▼

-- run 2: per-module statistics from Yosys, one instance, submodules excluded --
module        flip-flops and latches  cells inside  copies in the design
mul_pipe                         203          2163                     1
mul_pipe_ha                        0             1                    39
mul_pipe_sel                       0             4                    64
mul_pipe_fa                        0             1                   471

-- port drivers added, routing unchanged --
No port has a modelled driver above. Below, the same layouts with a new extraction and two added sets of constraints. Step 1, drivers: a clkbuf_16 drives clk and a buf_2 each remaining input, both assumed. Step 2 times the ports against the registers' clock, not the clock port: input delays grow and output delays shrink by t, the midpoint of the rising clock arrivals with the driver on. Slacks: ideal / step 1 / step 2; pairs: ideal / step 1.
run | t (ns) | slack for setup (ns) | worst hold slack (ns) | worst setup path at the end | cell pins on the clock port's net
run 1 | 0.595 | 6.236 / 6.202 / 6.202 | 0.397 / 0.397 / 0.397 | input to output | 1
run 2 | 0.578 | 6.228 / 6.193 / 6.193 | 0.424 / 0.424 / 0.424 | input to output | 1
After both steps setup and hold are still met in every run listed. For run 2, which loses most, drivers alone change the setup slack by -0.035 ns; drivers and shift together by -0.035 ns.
This is an optimization exercise on Yosys and OpenROAD, whose aim is small area, not a production implementation.
Only simulation tests tie the RTL to the original design; equivalence was not proved.
Power and IR drop assume default switching activity.

run A:
## conv_sample_mem
module conv_sample_mem (
  input  logic                    clk,
  input  logic                    rst,
  input  logic                    ena,
  input  logic                    wr,
  input  logic                    rd,
  input  conv_mem_pkg::pix_addr_t addr,
  input  conv_mem_pkg::pixel_t    pixel,
  output conv_mem_pkg::window_t   window,
  output logic                    window_valid,
  output logic                    ack
);
Size: ~2,700 cells after synthesis, ~1,000 flip-flops, roughly 83 I/O pins.
clock: 6.0 ns
lec_check: 0
cap_margin: 20
core_margin: 2
core_utilization: 65
cts_cluster_diameter: 80
cts_cluster_size: 30
place_density: 0.8
setup_slack_margin: 0.25
slew_margin: 20
synth_hierarchical: 1
standard.sh (not shown) runs the stock make flow with config.mk's settings and CLKGATE_MAP_FILE= SYNTH_SCRIPT=/design/flow/synth_recipe.tcl, a recipe that flattens the netlist after the stock synthesis.
==> flow/flow/run.sh <==
#!/bin/bash
# The standard layout (standard synthesis unchanged), except that the
# port buffers are plain buf_1 cells instead of the delay buffer that
# buffer_ports picks by default, and that clock tree synthesis inserts no
# dummy loads (same clustering as config.mk's CTS_CLUSTER_* settings).
# make's full output goes to flow_make.log.
set -euo pipefail
cd "$(dirname "$0")/.."
bash standard.sh "BUFFER_PORTS_ARGS=-buffer_cell sky130_fd_sc_hd__buf_1" \
  "CTS_ARGS=-sink_clustering_enable -repair_clock_nets -sink_clustering_size 30 -sink_clustering_max_diameter 80 -dont_use_dummy_load" \
  finish > flow_make.log 2>&1
--- input diff run A..run B ---
# run A
export LEC_CHECK = 0
export CAP_MARGIN = 20
export CORE_MARGIN = 2
export CORE_UTILIZATION = 65
export CTS_CLUSTER_DIAMETER = 80
export CTS_CLUSTER_SIZE = 30
export PLACE_DENSITY = 0.8
export SETUP_SLACK_MARGIN = 0.25
export SLEW_MARGIN = 20
export SYNTH_HIERARCHICAL = 1
create_clock -name core_clock -period 6.0 [get_ports {clk}]
# run B
export LEC_CHECK = 0
export CAP_MARGIN = 5
export CORE_MARGIN = 2
export CORE_UTILIZATION = 65
export CTS_CLUSTER_DIAMETER = 80
export CTS_CLUSTER_SIZE = 30
export PLACE_DENSITY = 0.8
export SETUP_SLACK_MARGIN = 0.25
export SLEW_MARGIN = 5
export SYNTH_HIERARCHICAL = 1
create_clock -name core_clock -period 6.0 [get_ports {clk}]
==> flow/flow/run.sh <==
#!/bin/bash
# The standard layout (standard synthesis unchanged), except that the
# port buffers are plain buf_2 cells instead of the delay buffer that
# buffer_ports picks by default, and that clock tree synthesis inserts no
# dummy loads (same clustering as config.mk's CTS_CLUSTER_* settings).
# make's full output goes to flow_make.log.
set -euo pipefail
cd "$(dirname "$0")/.."
bash standard.sh "BUFFER_PORTS_ARGS=-buffer_cell sky130_fd_sc_hd__buf_2" \
  "CTS_ARGS=-sink_clustering_enable -repair_clock_nets -sink_clustering_size 30 -sink_clustering_max_diameter 80 -dont_use_dummy_load" \
  finish > flow_make.log 2>&1
Results
The flow did not stop early for run B: all stages ran, and the layout cleared the timing, design-rule and antenna checks. Run B vs run A: total power of the final layout down slightly. Taking run A as the reference, in run B number of vias per cell roughly the same, DRC marker count from the first detailed-route iteration lower, critical path depth higher, register share of total power higher. Post-route clock period utilization for run B is lower than for run A. In terms of net count of the mapped netlist, run A and run B differ only marginally. Of run B and run A, the run reporting the higher minimum setup slack in the final design was run B. Run B against run A: pin count of the biggest net entering global routing now sits higher, design area now sits at about the same level, met1 track utilization from global routing now sits higher.
Edits applied to the flow inputs when going from run B to run C:
# run B
export LEC_CHECK = 0
export CAP_MARGIN = 5
export CORE_MARGIN = 2
export CORE_UTILIZATION = 65
export CTS_CLUSTER_DIAMETER = 80
export CTS_CLUSTER_SIZE = 30
export PLACE_DENSITY = 0.8
export SETUP_SLACK_MARGIN = 0.25
export SLEW_MARGIN = 5
export SYNTH_HIERARCHICAL = 1
create_clock -name core_clock -period 6.0 [get_ports {clk}]
# run C
export LEC_CHECK = 0
export CAP_MARGIN = 20
export CORE_MARGIN = 2
export CORE_UTILIZATION = 65
export CTS_CLUSTER_DIAMETER = 80
export CTS_CLUSTER_SIZE = 30
export PLACE_DENSITY = 0.8
export SETUP_SLACK_MARGIN = 0.25
export SLEW_MARGIN = 20
export SYNTH_HIERARCHICAL = 1
create_clock -name core_clock -period 6.0 [get_ports {clk}]
==> flow/flow/run.sh <==
#!/bin/bash
# The standard layout (standard synthesis unchanged), except that the
# port buffers are plain buf_2 cells instead of the delay buffer that
# buffer_ports picks by default. make's full output goes to flow_make.log.
set -euo pipefail
cd "$(dirname "$0")/.."
bash standard.sh "BUFFER_PORTS_ARGS=-buffer_cell sky130_fd_sc_hd__buf_2" finish > flow_make.log 2>&1
[summary]
- Run C: PASS, flow complete, no timing, DRC or antenna violations
- For post-detailed-placement cell area, run B and run C come out practically identical.
- Of run C and run B, it is run C that has the higher switching share of power.
- Of run C and run B, it is run C that has the higher share of the core filled with cells.
- Re power: run C and run B aren't equal, and the lower value belongs to run B.
- Going from run B to run C, growth of design area from synthesis to finish has increased; clock group share of total power moved up.

* * *

red:
Starting RTL as in the previous note.
Settings: LEC_CHECK=0, CAP_MARGIN=20, CORE_MARGIN=2, CORE_UTILIZATION=65, CTS_CLUSTER_DIAMETER=80, CTS_CLUSTER_SIZE=30, PLACE_DENSITY=0.8, SETUP_SLACK_MARGIN=0.25, SLEW_MARGIN=20, SYNTH_HIERARCHICAL=1; clock period 6.0 ns.
==> flow/flow/run.sh <==
#!/bin/bash
# The standard layout (standard synthesis unchanged), except that the
# port buffers are plain buf_2 cells instead of the delay buffer that
# buffer_ports picks by default, and that clock tree synthesis uses clkbuf_8
# cells in smaller clusters (at most 18 sinks, 60 um) and inserts no dummy
# loads. make's full output goes to flow_make.log.
set -euo pipefail
cd "$(dirname "$0")/.."
bash standard.sh "BUFFER_PORTS_ARGS=-buffer_cell sky130_fd_sc_hd__buf_2" \
  "CTS_ARGS=-sink_clustering_enable -repair_clock_nets -sink_clustering_size 18 -sink_clustering_max_diameter 60 -buf_list sky130_fd_sc_hd__clkbuf_8 -dont_use_dummy_load" \
  finish > flow_make.log 2>&1
red completed end to end with timing, DRC and antenna clean.
Here is what was changed in the inputs of blue compared with red.
==> flow/flow/run.sh <==
#!/bin/bash
# The standard layout (standard synthesis unchanged), except that the
# port buffers are plain buf_2 cells instead of the delay buffer that
# buffer_ports picks by default, and that clock tree synthesis inserts no
# dummy loads (same clustering as config.mk's CTS_CLUSTER_* settings).
# make's full output goes to flow_make.log.
set -euo pipefail
cd "$(dirname "$0")/.."
bash standard.sh "BUFFER_PORTS_ARGS=-buffer_cell sky130_fd_sc_hd__buf_2" \
  "CTS_ARGS=-sink_clustering_enable -repair_clock_nets -sink_clustering_size 30 -sink_clustering_max_diameter 80 -dont_use_dummy_load" \
  finish > flow_make.log 2>&1
--- a/flow/config.mk
+++ b/flow/config.mk
@@ -10 +10 @@
-export CORE_UTILIZATION = 65
+export CORE_UTILIZATION = 60
@@ -13 +13 @@
-export PLACE_DENSITY = 0.8
+export PLACE_DENSITY = 0.75
Results
- When blue is measured against red, its total number of H-tree levels turns out 1 lower.
- Signed area change from the synthesized netlist to the final layout, red and blue: lower on red
- The CTS buffer count of blue is lower than that of red.
- In the metrics for red and blue, the one carrying the lower vertical die dimension is red.
- Buffer and inverter count on the worst path, red and blue, higher one = red.
- Per the comparison of blue with red, global router's overall resource usage shrank by 3.3 points; routed wire length per instance shrank by 0.96%; clock-buffer cell count shrank by 25; period utilization shrank by 1.1 points.
- red and blue ended up with nearly the same fraction of power consumed by combinational cells.
- Where total detailed-routing wirelength is concerned, red is outperformed by blue.
Modified inputs, green compared to blue
--- a/flow/config.mk
+++ b/flow/config.mk
@@ -10 +10 @@
-export CORE_UTILIZATION = 60
+export CORE_UTILIZATION = 65
@@ -13 +13 @@
-export PLACE_DENSITY = 0.75
+export PLACE_DENSITY = 0.8
==> run notes <==
- Final period demand of the worst path | green above blue
- blue vs green, worst-path cell with the longest stage delay: sky130_fd_sc_hd__dfxtp_1 vs sky130_fd_sc_hd__o22ai_1
- [compare] base=blue new=green: total count of hold-check failures in the final report flat; minimum setup slack in the final design shrank by 0.052 ns; final standard cell area without fillers fell about 0.4%.
--- input diff green..orange ---
==> flow/flow/run.sh <==
#!/bin/bash
# The standard layout (standard synthesis unchanged), except that the
# port buffers are plain buf_2 cells instead of the delay buffer that
# buffer_ports picks by default. make's full output goes to flow_make.log.
set -euo pipefail
cd "$(dirname "$0")/.."
bash standard.sh "BUFFER_PORTS_ARGS=-buffer_cell sky130_fd_sc_hd__buf_2" finish > flow_make.log 2>&1
--- a/flow/config.mk
+++ b/flow/config.mk
@@ -10 +10 @@
-export CORE_UTILIZATION = 65
+export CORE_UTILIZATION = 75
@@ -13 +13 @@
-export PLACE_DENSITY = 0.8
+export PLACE_DENSITY = 0.9
==> run notes <==
Measured against orange, the site row count of green comes out at 1.07 times the reference value. Est. power | orange vs green | orange higher. Summary: with green as the reference, number of signal-net buffers in the layout in orange moved up by a few percent. The total routed wire length on the met1 layer reported for orange is smaller than that of green by 3000 um. Highest routed metal layer: met5 -> orange, met4 -> green.

[what the ideal ports hide]
No port has a modelled driver above. Below, the same layouts with a new extraction and two added sets of constraints.
Step 1, drivers: a clkbuf_16 drives clk and a buf_2 each remaining input, both assumed.
Step 2, shift: input delay + t, output delay - t, t = (earliest + latest rising clock arrival at the registers) / 2. This alone moves slack from input paths to output paths.
Slacks: no drivers / after step 1 / after step 2; pairs: no drivers / after step 1.
| run | t (ns) | slack for setup (ns) | slew at the worst register clock pin (ns) | worst slew at a driven data input, ns |
|---|---|---|---|---|
| run A | 0.667 | 0.153 / 0.088 / 0.756 | 0.11 / 0.11 | 0.03 |
| run B | 0.670 | 0.168 / 0.105 / 0.776 | 0.11 / 0.11 | 0.03 |
| run C | 0.693 | 0.146 / 0.080 / 0.773 | 0.12 / 0.12 | 0.03 |
| red | 0.736 | 0.177 / 0.119 / 0.855 | 0.11 / 0.11 | 0.04 |
| blue | 0.673 | 0.246 / 0.179 / 0.853 | 0.11 / 0.11 | 0.04 |
| green | 0.674 | 0.194 / 0.129 / 0.803 | 0.12 / 0.12 | 0.03 |
| orange | 0.682 | 0.156 / 0.093 / 0.775 | 0.11 / 0.11 | 0.04 |
After both steps every run listed still meets setup and hold.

▲

### Activity
Beginning at the line above with "Measured against orange, the" and finishing at the line with "0.756 | 0.11 / 0.11 | 0.03 |", return each line exactly and return nothing else.

### Written answer
Measured against orange, the site row count of green comes out at 1.07 times the reference value. Est. power | orange vs green | orange higher. Summary: with green as the reference, number of signal-net buffers in the layout in orange moved up by a few percent. The total routed wire length on the met1 layer reported for orange is smaller than that of green by 3000 um. Highest routed metal layer: met5 -> orange, met4 -> green.

[what the ideal ports hide]
No port has a modelled driver above. Below, the same layouts with a new extraction and two added sets of constraints.
Step 1, drivers: a clkbuf_16 drives clk and a buf_2 each remaining input, both assumed.
Step 2, shift: input delay + t, output delay - t, t = (earliest + latest rising clock arrival at the registers) / 2. This alone moves slack from input paths to output paths.
Slacks: no drivers / after step 1 / after step 2; pairs: no drivers / after step 1.
| run | t (ns) | slack for setup (ns) | slew at the worst register clock pin (ns) | worst slew at a driven data input, ns |
|---|---|---|---|---|
| run A | 0.667 | 0.153 / 0.088 / 0.756 | 0.11 / 0.11 | 0.03 |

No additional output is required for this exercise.